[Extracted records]
[Start of Attachment]
### src/rtl/seg_lz_mask.sv
// Leading-zero suppress mask: a digit is hidden only if it and every more
// significant digit show a bare zero. Digit 0 is never hidden.
module seg_lz_mask
  import seg_pkg::*;
#(
  parameter bit LZB = 1'b0
) (
  input  logic [7:0]      f3,
  input  logic [7:0]      f2,
  input  logic [7:0]      f1,
  output logic [NDIG-1:0] mask
);

  logic s3, s2, s1;

  // Chain the zero tests from the most significant digit downwards.
  always_comb begin
    s3   = (f3 == SEG_ZERO);
    s2   = s3 && (f2 == SEG_ZERO);
    s1   = s2 && (f1 == SEG_ZERO);
    mask = LZB ? {s3, s2, s1, 1'b0} : '0;
  end

endmodule

### src/rtl/seg_scan_mux.sv
// Time-multiplexes four snapshotted segment patterns onto one bus with
// active-low anode enables and a dark gap before every digit.
module seg_scan_mux
  import seg_pkg::*;
#(
  parameter int unsigned BLANK_CYC = 16,
  parameter int unsigned SHOW_CYC  = 50000,
  parameter bit          LZB       = 1'b0,
  parameter bit          SEG_INV   = 1'b0
) (
  input  logic       TIMER,
  input  logic       BUTTON_N,
  input  logic [7:0] A0,
  input  logic [7:0] A1,
  input  logic [7:0] A2,
  input  logic [7:0] A3,
  output logic [7:0] SEG,
  output logic [3:0] AN
);

  localparam int unsigned MaxCyc = (BLANK_CYC > SHOW_CYC) ? BLANK_CYC : SHOW_CYC;
  localparam int unsigned CntW   = (MaxCyc > 1) ? $clog2(MaxCyc) : 1;
  localparam logic [CntW-1:0] BlankLast = CntW'(BLANK_CYC - 1);
  localparam logic [CntW-1:0] ShowLast  = CntW'(SHOW_CYC - 1);
  localparam logic [7:0]      SegMask   = {8{SEG_INV}};

  scan_st_t        st_q, st_d;
  logic [1:0]      idx_q, idx_d;
  logic [CntW-1:0] cnt_q, cnt_d;
  logic [7:0]      frame_q [NDIG];
  logic [7:0]      frame_d [NDIG];
  logic [3:0]      an_q, an_d;
  logic [7:0]      seg_q, seg_d;
  logic [NDIG-1:0] lz_mask;
  logic            snap;

  // Mask is taken from the next frame contents so it lines up with the
  // registered outputs below.
  seg_lz_mask #(
    .LZB (LZB)
  ) u_lz_mask (
    .f3   (frame_d[3]),
    .f2   (frame_d[2]),
    .f1   (frame_d[1]),
    .mask (lz_mask)
  );

  // State, counter and frame registers.
  always_ff @(posedge TIMER or negedge BUTTON_N) begin
    if (!BUTTON_N) begin
      st_q    <= BLANK;
      idx_q   <= 2'd0;
      cnt_q   <= '0;
      frame_q <= '{default: SEG_OFF};
    end else begin
      st_q    <= st_d;
      idx_q   <= idx_d;
      cnt_q   <= cnt_d;
      frame_q <= frame_d;
    end
  end

  // Next-state: blank/show phase sequencing plus the once-per-frame snapshot.
  always_comb begin
    st_d    = st_q;
    idx_d   = idx_q;
    cnt_d   = cnt_q + CntW'(1);
    frame_d = frame_q;
    snap    = (st_q == BLANK) && (idx_q == 2'd0) && (cnt_q == '0);
    if (snap) begin
      frame_d[0] = A0;
      frame_d[1] = A1;
      frame_d[2] = A2;
      frame_d[3] = A3;
    end
    unique case (st_q)
      BLANK: begin
        if (cnt_q == BlankLast) begin
          st_d  = SHOW;
          cnt_d = '0;
        end
      end
      SHOW: begin
        if (cnt_q == ShowLast) begin
          st_d  = BLANK;
          cnt_d = '0;
          idx_d = idx_q + 2'd1;
        end
      end
      default: begin
        st_d  = BLANK;
        cnt_d = '0;
      end
    endcase
  end

  // Output decode from the next state so SEG/AN can be registered glitch-free
  // and still change on the same edge as the state.
  always_comb begin
    an_d  = 4'b1111;
    seg_d = SEG_OFF ^ SegMask;
    if (st_d == SHOW) begin
      seg_d = frame_d[idx_d] ^ SegMask;
      if (!lz_mask[idx_d]) begin
        an_d = ~(4'b0001 << idx_d);
      end
    end
  end

  // Output registers; reset darkens the display without waiting for a clock.
  always_ff @(posedge TIMER or negedge BUTTON_N) begin
    if (!BUTTON_N) begin
      an_q  <= 4'b1111;
      seg_q <= SEG_OFF ^ SegMask;
    end else begin
      an_q  <= an_d;
      seg_q <= seg_d;
    end
  end

  assign AN  = an_q;
  assign SEG = seg_q;

endmodule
[End of Attachment]
→ **What is expected**: Give the entries again exactly, every one.

→ **Answer to this exercise**:
### src/rtl/seg_lz_mask.sv
// Leading-zero suppress mask: a digit is hidden only if it and every more
// significant digit show a bare zero. Digit 0 is never hidden.
module seg_lz_mask
  import seg_pkg::*;
#(
  parameter bit LZB = 1'b0
) (
  input  logic [7:0]      f3,
  input  logic [7:0]      f2,
  input  logic [7:0]      f1,
  output logic [NDIG-1:0] mask
);

  logic s3, s2, s1;

  // Chain the zero tests from the most significant digit downwards.
  always_comb begin
    s3   = (f3 == SEG_ZERO);
    s2   = s3 && (f2 == SEG_ZERO);
    s1   = s2 && (f1 == SEG_ZERO);
    mask = LZB ? {s3, s2, s1, 1'b0} : '0;
  end

endmodule

### src/rtl/seg_scan_mux.sv
// Time-multiplexes four snapshotted segment patterns onto one bus with
// active-low anode enables and a dark gap before every digit.
module seg_scan_mux
  import seg_pkg::*;
#(
  parameter int unsigned BLANK_CYC = 16,
  parameter int unsigned SHOW_CYC  = 50000,
  parameter bit          LZB       = 1'b0,
  parameter bit          SEG_INV   = 1'b0
) (
  input  logic       TIMER,
  input  logic       BUTTON_N,
  input  logic [7:0] A0,
  input  logic [7:0] A1,
  input  logic [7:0] A2,
  input  logic [7:0] A3,
  output logic [7:0] SEG,
  output logic [3:0] AN
);

  localparam int unsigned MaxCyc = (BLANK_CYC > SHOW_CYC) ? BLANK_CYC : SHOW_CYC;
  localparam int unsigned CntW   = (MaxCyc > 1) ? $clog2(MaxCyc) : 1;
  localparam logic [CntW-1:0] BlankLast = CntW'(BLANK_CYC - 1);
  localparam logic [CntW-1:0] ShowLast  = CntW'(SHOW_CYC - 1);
  localparam logic [7:0]      SegMask   = {8{SEG_INV}};

  scan_st_t        st_q, st_d;
  logic [1:0]      idx_q, idx_d;
  logic [CntW-1:0] cnt_q, cnt_d;
  logic [7:0]      frame_q [NDIG];
  logic [7:0]      frame_d [NDIG];
  logic [3:0]      an_q, an_d;
  logic [7:0]      seg_q, seg_d;
  logic [NDIG-1:0] lz_mask;
  logic            snap;

  // Mask is taken from the next frame contents so it lines up with the
  // registered outputs below.
  seg_lz_mask #(
    .LZB (LZB)
  ) u_lz_mask (
    .f3   (frame_d[3]),
    .f2   (frame_d[2]),
    .f1   (frame_d[1]),
    .mask (lz_mask)
  );

  // State, counter and frame registers.
  always_ff @(posedge TIMER or negedge BUTTON_N) begin
    if (!BUTTON_N) begin
      st_q    <= BLANK;
      idx_q   <= 2'd0;
      cnt_q   <= '0;
      frame_q <= '{default: SEG_OFF};
    end else begin
      st_q    <= st_d;
      idx_q   <= idx_d;
      cnt_q   <= cnt_d;
      frame_q <= frame_d;
    end
  end

  // Next-state: blank/show phase sequencing plus the once-per-frame snapshot.
  always_comb begin
    st_d    = st_q;
    idx_d   = idx_q;
    cnt_d   = cnt_q + CntW'(1);
    frame_d = frame_q;
    snap    = (st_q == BLANK) && (idx_q == 2'd0) && (cnt_q == '0);
    if (snap) begin
      frame_d[0] = A0;
      frame_d[1] = A1;
      frame_d[2] = A2;
      frame_d[3] = A3;
    end
    unique case (st_q)
      BLANK: begin
        if (cnt_q == BlankLast) begin
          st_d  = SHOW;
          cnt_d = '0;
        end
      end
      SHOW: begin
        if (cnt_q == ShowLast) begin
          st_d  = BLANK;
          cnt_d = '0;
          idx_d = idx_q + 2'd1;
        end
      end
      default: begin
        st_d  = BLANK;
        cnt_d = '0;
      end
    endcase
  end

  // Output decode from the next state so SEG/AN can be registered glitch-free
  // and still change on the same edge as the state.
  always_comb begin
    an_d  = 4'b1111;
    seg_d = SEG_OFF ^ SegMask;
    if (st_d == SHOW) begin
      seg_d = frame_d[idx_d] ^ SegMask;
      if (!lz_mask[idx_d]) begin
        an_d = ~(4'b0001 << idx_d);
      end
    end
  end

  // Output registers; reset darkens the display without waiting for a clock.
  always_ff @(posedge TIMER or negedge BUTTON_N) begin
    if (!BUTTON_N) begin
      an_q  <= 4'b1111;
      seg_q <= SEG_OFF ^ SegMask;
    end else begin
      an_q  <= an_d;
      seg_q <= seg_d;
    end
  end

  assign AN  = an_q;
  assign SEG = seg_q;

endmodule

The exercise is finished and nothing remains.